Gnopernicus under 2.8, and thoughts



Once again I'm playing with the GNOME accessibility software, and I'm
having issues. Today I snagged lots of GNOME 2.8 from Debian
unstable. I didn't do a dist-upgrade, so it's possible that there are
bits of 2.6 lingering, but if there are then I'm not aware of
them. I'm having major issues reviewing the screen,
though. Specifically, flat review mode might work, or it might
not. Sometimes I can enter flat review mode and review a portion of
the screen, then gnopernicus switches to focus-tracking mode without
my having asked it to do so. Sometimes I can't enter review mode
because Gnopernicus instantly switches back to focus-tracking. It's
the same in layer 0. I'll hit a boundary, moving too high or too far
to the right and,, instead of announcing "no next," gnopernicus
instantly moves the review focus back to where I began.
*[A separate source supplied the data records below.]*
### config.mk
export PLATFORM = sky130hd
export DESIGN_NAME = weighted_match_novelty_score
export DESIGN_NICKNAME = d
export VERILOG_FILES = /design/src/rtl/core/wmns_pkg.sv /design/src/rtl/core/wmns_sequencer.sv /design/src/rtl/core/wmns_record.sv /design/src/rtl/core/wmns_calc.sv /design/src/rtl/core/weighted_match_novelty_score.sv
export SDC_FILE = /design/constraint.sdc
export NUM_CORES = 2
export LEC_CHECK = 0
export BUFFER_PORTS_ARGS = -buffer_cell sky130_fd_sc_hd__buf_2
export CORE_ASPECT_RATIO = 0.6
export CORE_MARGIN = 1.5
export CORE_UTILIZATION = 45
export CTS_CLUSTER_SIZE = 30
export DETAILED_ROUTE_END_ITERATION = 7
export GPL_TIMING_DRIVEN = 0
export SLEW_MARGIN = 25
export SYNTH_ARGS = -nofsm -noshare
export SYNTH_HDL_FRONTEND = slang
export SYNTH_HIERARCHICAL = 1
export SYNTH_SLANG_ARGS = --single-unit
### constraint.sdc
create_clock -name clock -period 10 [get_ports clock]
set_clock_uncertainty 0.1 [all_clocks]
set_input_delay 0.5 -clock clock [delete_from_list [all_inputs] [get_ports clock]]
set_output_delay 0.5 -clock clock [all_outputs]
set_load 0.02 [all_outputs]
### src/rtl/core/wmns_pkg.sv
`timescale 1ns / 1ps
`default_nettype none
package wmns_pkg;

   localparam int FRAC_BITS    = 16;
   localparam int SIM_W        = 17;
   localparam int OP_W         = 2;
   localparam int MAXM_W       = 5;
   localparam int SKIP_W       = 8;
   localparam int MODE_W       = 2;
   localparam int CSR_ADDR_W   = 2;
   localparam int REQ_DATA_W   = 24;
   localparam int RSP_DATA_W   = 24;
   localparam int MAX_KEPT_DEF = 32;
   localparam int N_W          = 9;   // holds any kept count up to 256
   localparam int EXP_CAP      = 40;
   localparam int SH_W         = 6;
   localparam int NUM_W        = 58;
   localparam int DEN_W        = 42;
   localparam int QCNT_W       = 5;

   localparam logic [SIM_W-1:0]  ONE_Q        = SIM_W'(1 << FRAC_BITS);
   localparam logic [SKIP_W-1:0] SEEN_MAX     = '1;
   localparam logic [SIM_W-1:0]  BASE_RESET   = '0;
   localparam logic [MAXM_W-1:0] MAXM_RESET   = MAXM_W'(10);
   localparam logic [SKIP_W-1:0] SKIP_RESET   = '0;
   localparam logic [MODE_W-1:0] MODE_RESET   = '0;

   typedef enum logic [OP_W-1:0] {
      OP_MATCH = 2'd0,
      OP_NOHIT = 2'd1,
      OP_END   = 2'd2
   } op_type;

   typedef enum logic [MODE_W-1:0] {
      MODE_LINEAR = 2'd0,
      MODE_EXP    = 2'd1,
      MODE_EQUAL  = 2'd2
   } mode_type;

   typedef enum logic [CSR_ADDR_W-1:0] {
      CSR_BASE = 2'd0,
      CSR_MAXM = 2'd1,
      CSR_SKIP = 2'd2,
      CSR_MODE = 2'd3
   } csr_type;

   typedef enum logic [2:0] {
      STEP_IDLE,
      STEP_INIT,
      STEP_ACC,
      STEP_DIV_INIT,
      STEP_DIV,
      STEP_OUT
   } step_type;

   typedef enum logic [2:0] {
      COND_NEVER,
      COND_NOT_END,
      COND_NOHIT,
      COND_ACC_MORE,
      COND_DIV_MORE,
      COND_OUT_BUSY
   } cond_type;

   typedef struct packed {
      logic     take;
      logic     acc_clr;
      logic     acc_step;
      logic     div_init;
      logic     div_step;
      logic     out_load;
      cond_type cond;
      step_type target;
      step_type next;
   } ctrl_word_type;

   typedef struct packed {
      logic end_take;
      logic no_hit;
      logic acc_more;
      logic div_more;
      logic out_busy;
   } seq_status_type;

   // microprogram
   function automatic ctrl_word_type ucode_word(input step_type s);
      ctrl_word_type w;
      w = '{take: 1'b0, acc_clr: 1'b0, acc_step: 1'b0, div_init: 1'b0, div_step: 1'b0,
            out_load: 1'b0, cond: COND_NEVER, target: STEP_IDLE, next: STEP_IDLE};
      unique case (s)
         STEP_IDLE: begin
            w.take   = 1'b1;
            w.cond   = COND_NOT_END;
            w.target = STEP_IDLE;
            w.next   = STEP_INIT;
         end
         STEP_INIT: begin
            w.acc_clr = 1'b1;
            w.cond    = COND_NOHIT;
            w.target  = STEP_OUT;
            w.next    = STEP_ACC;
         end
         STEP_ACC: begin
            w.acc_step = 1'b1;
            w.cond     = COND_ACC_MORE;
            w.target   = STEP_ACC;
            w.next     = STEP_DIV_INIT;
         end
         STEP_DIV_INIT: begin
            w.div_init = 1'b1;
            w.next     = STEP_DIV;
         end
         STEP_DIV: begin
            w.div_step = 1'b1;
            w.cond     = COND_DIV_MORE;
            w.target   = STEP_DIV;
            w.next     = STEP_OUT;
         end
         STEP_OUT: begin
            w.out_load = 1'b1;
            w.cond     = COND_OUT_BUSY;
            w.target   = STEP_OUT;
            w.next     = STEP_IDLE;
         end
         default: begin
            w.next = STEP_IDLE;
         end
      endcase
      return w;
   endfunction

endpackage
`default_nettype wire

### src/rtl/core/wmns_sequencer.sv
`timescale 1ns / 1ps
`default_nettype none
module wmns_sequencer (
   input  wire logic                     clock,
   input  wire logic                     reset,
   input  wire wmns_pkg::seq_status_type status,
   output wmns_pkg::ctrl_word_type       ctrl,
   output wmns_pkg::step_type            step
);
   import wmns_pkg::*;

   step_type step_ff, step_in;
   logic     hit;

   always_comb begin
      ctrl = ucode_word(step_ff);
      step = step_ff;
   end

   always_comb begin
      unique case (ctrl.cond)
         COND_NEVER:    hit = 1'b0;
         COND_NOT_END:  hit = !status.end_take;
         COND_NOHIT:    hit = status.no_hit;
         COND_ACC_MORE: hit = status.acc_more;
         COND_DIV_MORE: hit = status.div_more;
         COND_OUT_BUSY: hit = status.out_busy;
         default:       hit = 1'b0;
      endcase
      step_in = hit ? ctrl.target : ctrl.next;
   end

   always_ff @(posedge clock) begin
      if (reset) begin
         step_ff <= STEP_IDLE;
      end else begin
         step_ff <= step_in;
      end
   end

endmodule
`default_nettype wire

### src/rtl/core/wmns_record.sv
`timescale 1ns / 1ps
`default_nettype none
module wmns_record #(
   parameter int MAX_KEPT = wmns_pkg::MAX_KEPT_DEF,
   localparam int IDX_W   = $clog2(MAX_KEPT),
   localparam int CNT_W   = $clog2(MAX_KEPT + 1)
) (
   input  wire logic                          clock,
   input  wire logic                          reset,
   input  wire logic                          take,
   input  wire logic [wmns_pkg::OP_W-1:0]     op,
   input  wire logic [wmns_pkg::SIM_W-1:0]    similarity,
   input  wire logic [wmns_pkg::SIM_W-1:0]    base_similarity,
   input  wire logic [wmns_pkg::MAXM_W-1:0]   max_matches,
   input  wire logic [wmns_pkg::SKIP_W-1:0]   skip_count,
   input  wire logic                          clear,
   input  wire logic [IDX_W-1:0]              rd_addr,
   output logic      [wmns_pkg::SIM_W-1:0]    rd_data,
   output logic      [CNT_W-1:0]              kept_count,
   output logic                               no_hit
);
   import wmns_pkg::*;

   logic [SIM_W-1:0]  mem [MAX_KEPT];
   logic [SIM_W-1:0]  rd_data_ff;
   logic [CNT_W-1:0]  kc_ff, kc_in;
   logic [SKIP_W-1:0] seen_ff, seen_in;
   logic              closed_ff, closed_in;
   logic              nh_ff, nh_in;
   logic              active, skipped, keep;
   logic [SIM_W-1:0]  corr;
   logic [CNT_W-1:0]  kc_inc;

   always_comb begin
      active  = take && (op == OP_MATCH) && !closed_ff && !nh_ff;
      skipped = seen_ff < skip_count;
      corr    = (similarity > base_similarity) ? similarity - base_similarity : '0;
      if (corr > ONE_Q) begin
         corr = ONE_Q;
      end
      keep   = active && (corr != '0) && !skipped;
      kc_inc = kc_ff + CNT_W'(1);

      kc_in     = kc_ff;
      seen_in   = seen_ff;
      closed_in = closed_ff;
      nh_in     = nh_ff;
      if (clear) begin
         kc_in     = '0;
         seen_in   = '0;
         closed_in = 1'b0;
         nh_in     = 1'b0;
      end else begin
         if (active && seen_ff != SEEN_MAX) begin
            seen_in = seen_ff + SKIP_W'(1);
         end
         if (keep) begin
            kc_in = kc_inc;
            if (N_W'(kc_inc) > N_W'(max_matches) || N_W'(kc_inc) >= N_W'(MAX_KEPT)) begin
               closed_in = 1'b1;
            end
         end
         if (take && op == OP_NOHIT && !closed_ff) begin
            nh_in = 1'b1;
         end
      end
   end

   always_ff @(posedge clock) begin
      if (keep) begin
         mem[kc_ff[IDX_W-1:0]] <= corr;
      end
      rd_data_ff <= mem[rd_addr];
   end

   always_ff @(posedge clock) begin
      if (reset) begin
         kc_ff     <= '0;
         seen_ff   <= '0;
         closed_ff <= 1'b0;
         nh_ff     <= 1'b0;
      end else begin
         kc_ff     <= kc_in;
         seen_ff   <= seen_in;
         closed_ff <= closed_in;
         nh_ff     <= nh_in;
      end
   end

   assign rd_data    = rd_data_ff;
   assign kept_count = kc_ff;
   assign no_hit     = nh_ff || (kc_ff == '0);

endmodule
`default_nettype wire

### src/rtl/core/wmns_calc.sv
`timescale 1ns / 1ps
`default_nettype none
module wmns_calc #(
   parameter int MAX_KEPT = wmns_pkg::MAX_KEPT_DEF,
   localparam int IDX_W   = $clog2(MAX_KEPT),
   localparam int CNT_W   = $clog2(MAX_KEPT + 1)
) (
   input  wire logic                        clock,
   input  wire logic                        reset,
   input  wire wmns_pkg::ctrl_word_type     ctrl,
   input  wire logic [wmns_pkg::MODE_W-1:0] score_mode,
   input  wire logic [CNT_W-1:0]            kept_count,
   input  wire logic [wmns_pkg::SIM_W-1:0]  rd_data,
   output logic      [IDX_W-1:0]            rd_addr,
   output logic                             acc_more,
   output logic                             div_more,
   output logic      [wmns_pkg::SIM_W-1:0]  quotient,
   output logic                             den_zero
);
   import wmns_pkg::*;

   localparam int LIN_W = SIM_W + N_W;

   logic [IDX_W-1:0]  idx_ff, idx_in;
   logic [NUM_W-1:0]  num_ff, num_in;
   logic [DEN_W-1:0]  den_ff, den_in;
   logic [NUM_W-1:0]  rem_ff, rem_in;
   logic [NUM_W-1:0]  dsh_ff, dsh_in;
   logic [SIM_W-1:0]  q_ff, q_in;
   logic [QCNT_W-1:0] cnt_ff, cnt_in;
   logic [N_W-1:0]    n9, e9, s9;
   logic [SH_W-1:0]   sh;
   logic [LIN_W-1:0]  lin_prod;
   logic [NUM_W-1:0]  prod;
   logic [DEN_W-1:0]  wt;
   logic              ge;

   // rank weight for entry idx_ff
   always_comb begin
      n9       = N_W'(kept_count);
      e9       = n9 - N_W'(idx_ff);
      s9       = (n9 > N_W'(EXP_CAP)) ? n9 - N_W'(EXP_CAP) : '0;
      sh       = SH_W'(e9 - s9);
      lin_prod = LIN_W'(rd_data) * LIN_W'(e9);
      case (score_mode)
         MODE_EXP: begin
            if (e9 > s9) begin
               prod = NUM_W'(rd_data) << sh;
               wt   = DEN_W'(1) << sh;
            end else begin
               prod = '0;
               wt   = '0;
            end
         end
         MODE_EQUAL: begin
            prod = NUM_W'(rd_data);
            wt   = DEN_W'(1);
         end
         default: begin
            prod = NUM_W'(lin_prod);
            wt   = DEN_W'(e9);
         end
      endcase
   end

   always_comb begin
      idx_in = idx_ff;
      num_in = num_ff;
      den_in = den_ff;
      rem_in = rem_ff;
      dsh_in = dsh_ff;
      q_in   = q_ff;
      cnt_in = cnt_ff;
      ge     = rem_ff >= dsh_ff;
      if (ctrl.acc_clr) begin
         idx_in = '0;
         num_in = '0;
         den_in = '0;
      end
      if (ctrl.acc_step) begin
         idx_in = idx_ff + IDX_W'(1);
         num_in = num_ff + prod;
         den_in = den_ff + wt;
      end
      if (ctrl.div_init) begin
         rem_in = num_ff;
         dsh_in = NUM_W'(den_ff) << FRAC_BITS;
         q_in   = '0;
         cnt_in = QCNT_W'(SIM_W - 1);
      end
      // restoring division, one quotient bit per step
      if (ctrl.div_step) begin
         if (ge) begin
            rem_in = rem_ff - dsh_ff;
         end
         dsh_in = dsh_ff >> 1;
         q_in   = {q_ff[SIM_W-2:0], ge};
         cnt_in = cnt_ff - QCNT_W'(1);
      end
   end

   always_ff @(posedge clock) begin
      if (reset) begin
         idx_ff <= '0;
         cnt_ff <= '0;
      end else begin
         idx_ff <= idx_in;
         cnt_ff <= cnt_in;
      end
   end

   always_ff @(posedge clock) begin
      num_ff <= num_in;
      den_ff <= den_in;
      rem_ff <= rem_in;
      dsh_ff <= dsh_in;
      q_ff   <= q_in;
   end

   assign rd_addr  = idx_in;
   assign acc_more = (N_W'(idx_ff) + N_W'(1)) < N_W'(kept_count);
   assign div_more = cnt_ff != '0;
   assign quotient = q_ff;
   assign den_zero = den_ff == '0;

endmodule
`default_nettype wire

### src/rtl/core/weighted_match_novelty_score.sv
`timescale 1ns / 1ps
`default_nettype none
// Novelty score of one sample record.
// req channel: one transaction per item. tuser carries the item kind (match,
// no-hit token, end of record), tdata the match similarity in Q1.16.
// rsp channel: one transaction per end item, tdata holds one minus the mean
// of the kept similarities (rank or equal weights), tuser the no-hit flag.
// csr port: write-only registers (base similarity, max matches, skip count,
// score mode), to be written only while no record is being scored (not enforced).
// Match and no-hit items may arrive back to back.
// After an end item no transaction is taken until scoring ends: the
// sequencer clears the accumulator, passes each kept value through the
// weight/accumulate step, runs the shift-subtract divider, then loads the result.
// A record without kept values goes straight from the clear to the load step.
// The result sits in an output register; a stalled rsp side does not stop
// intake of the next record's match items, only the scoring of its end item
// holds in the final step until the output register is free.
// Reset restores the register defaults, empties the record and idles the
// sequencer; the score buffer needs no clearing.
module weighted_match_novelty_score #(
   parameter int MAX_KEPT = wmns_pkg::MAX_KEPT_DEF
) (
   input  wire logic                                clock,
   input  wire logic                                reset,
   input  wire logic                                req_tvalid,
   output logic                                     req_tready,
   input  wire logic [wmns_pkg::REQ_DATA_W-1:0]     req_tdata,   // [16:0] similarity
   input  wire logic [wmns_pkg::OP_W-1:0]           req_tuser,   // [1:0] op
   output logic                                     rsp_tvalid,
   input  wire logic                                rsp_tready,
   output logic      [wmns_pkg::RSP_DATA_W-1:0]     rsp_tdata,   // [16:0] novelty_score
   output logic                                     rsp_tuser,   // [0] no_hit
   input  wire logic                                csr_we,
   input  wire logic [wmns_pkg::CSR_ADDR_W-1:0]     csr_addr,
   input  wire logic [wmns_pkg::SIM_W-1:0]          csr_wdata
);
   import wmns_pkg::*;

   localparam int IDX_W = $clog2(MAX_KEPT);
   localparam int CNT_W = $clog2(MAX_KEPT + 1);

   logic [SIM_W-1:0]  base_ff;
   logic [MAXM_W-1:0] maxm_ff;
   logic [SKIP_W-1:0] skip_ff;
   logic [MODE_W-1:0] mode_ff;

   ctrl_word_type     ctrl;
   step_type          step;
   seq_status_type    status;
   logic              req_take, out_load, out_busy;
   logic [IDX_W-1:0]  rd_addr;
   logic [SIM_W-1:0]  rd_data;
   logic [CNT_W-1:0]  kept_count;
   logic              no_hit, acc_more, div_more, den_zero;
   logic [SIM_W-1:0]  quotient, mean, score;

   logic              rsp_valid_ff, rsp_valid_in;
   logic [SIM_W-1:0]  rsp_score_ff;
   logic              rsp_nohit_ff;

   always_ff @(posedge clock) begin
      if (reset) begin
         base_ff <= BASE_RESET;
         maxm_ff <= MAXM_RESET;
         skip_ff <= SKIP_RESET;
         mode_ff <= MODE_RESET;
      end else if (csr_we) begin
         unique case (csr_addr)
            CSR_BASE: base_ff <= csr_wdata;
            CSR_MAXM: maxm_ff <= csr_wdata[MAXM_W-1:0];
            CSR_SKIP: skip_ff <= csr_wdata[SKIP_W-1:0];
            CSR_MODE: mode_ff <= csr_wdata[MODE_W-1:0];
            default: ;
         endcase
      end
   end

   assign req_tready = ctrl.take && !reset;
   assign req_take   = req_tvalid && req_tready;
   assign out_busy   = rsp_valid_ff && !rsp_tready;
   assign out_load   = ctrl.out_load && !out_busy;

   always_comb begin
      status.end_take = req_take && (req_tuser == OP_END);
      status.no_hit   = no_hit;
      status.acc_more = acc_more;
      status.div_more = div_more;
      status.out_busy = out_busy;
   end

   wmns_sequencer u_seq (
      .clock  (clock),
      .reset  (reset),
      .status (status),
      .ctrl   (ctrl),
      .step   (step)
   );

   wmns_record #(
      .MAX_KEPT (MAX_KEPT)
   ) u_record (
      .clock           (clock),
      .reset           (reset),
      .take            (req_take),
      .op              (req_tuser),
      .similarity      (req_tdata[SIM_W-1:0]),
      .base_similarity (base_ff),
      .max_matches     (maxm_ff),
      .skip_count      (skip_ff),
      .clear           (out_load),
      .rd_addr         (rd_addr),
      .rd_data         (rd_data),
      .kept_count      (kept_count),
      .no_hit          (no_hit)
   );

   wmns_calc #(
      .MAX_KEPT (MAX_KEPT)
   ) u_calc (
      .clock      (clock),
      .reset      (reset),
      .ctrl       (ctrl),
      .score_mode (mode_ff),
      .kept_count (kept_count),
      .rd_data    (rd_data),
      .rd_addr    (rd_addr),
      .acc_more   (acc_more),
      .div_more   (div_more),
      .quotient   (quotient),
      .den_zero   (den_zero)
   );

   always_comb begin
      mean = (quotient > ONE_Q) ? ONE_Q : quotient;
      if (no_hit || den_zero) begin
         score = '0;
      end else begin
         score = ONE_Q - mean;
      end
      rsp_valid_in = rsp_valid_ff;
      if (out_load) begin
         rsp_valid_in = 1'b1;
      end else if (rsp_tready) begin
         rsp_valid_in = 1'b0;
      end
   end

   always_ff @(posedge clock) begin
      if (reset) begin
         rsp_valid_ff <= 1'b0;
      end else begin
         rsp_valid_ff <= rsp_valid_in;
      end
   end

   always_ff @(posedge clock) begin
      if (out_load) begin
         rsp_score_ff <= score;
         rsp_nohit_ff <= no_hit;
      end
   end

   assign rsp_tvalid = rsp_valid_ff;
   assign rsp_tdata  = RSP_DATA_W'(rsp_score_ff);
   assign rsp_tuser  = rsp_nohit_ff;

   a_nohit_zero: assert property (@(posedge clock) disable iff (reset)
      rsp_tvalid && rsp_tuser |-> rsp_tdata[SIM_W-1:0] == '0)
      else $error("no-hit result with nonzero score");

   a_score_range: assert property (@(posedge clock) disable iff (reset)
      rsp_tvalid |-> rsp_tdata[SIM_W-1:0] <= ONE_Q)
      else $error("score above one");

   a_end_leaves_idle: assert property (@(posedge clock) disable iff (reset)
      status.end_take |=> !req_tready && step == STEP_INIT)
      else $error("sequencer did not start scoring after end item");

   a_kept_bound: assert property (@(posedge clock) disable iff (reset)
      N_W'(kept_count) <= N_W'(MAX_KEPT))
      else $error("kept count beyond buffer depth");

endmodule
`default_nettype wire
I'm not sure if this is a bug, or if it's due to an outdated
library. Again, I'm running GNOME 2.8. Gnopernicus is a CVS checkout
as of this morning, though I've also experienced this issue with
0.84. I also have the latest CVS checkout of at-spi, as login-helper
isn't included in the version packaged with Debian.

Is this a gnopernicus bug, or is it likely caused by having an older
version of some library which I'm not aware of not having upgraded?

Also, I have a question about the future of GNOME accessibility and
Gnopernicus. I was off-list for a few months and, upon browsing
through recent archives, noticed discussion about Gnopernicus, Orca
and scripting. Specifically, someone was asking if scripting would be
included in Gnopernicus.

Out of curiosity, is this in Gnopernicus' future, or is Orca intended
to become a fully-functional, competing screen reader? I was under the
impression that Orca was intended as a test to explore how scripting
accessibility might work in Python, but are there plans to make it
more?

I think that scripted accessibility is an excellent idea and an
important feature. I wonder, though, if final products should/will be
scripting language agnostic, thus allowing me to script in Python,
Ruby, Perl or whichever language I might choose?

Just some thoughts. I realize that the realization of these ideas is
still far off, but I thought I'd ask and toss them out regardless.



[Date Prev][Date Next]   [Thread Prev][Thread Next]   [Thread Index] [Date Index] [Author Index]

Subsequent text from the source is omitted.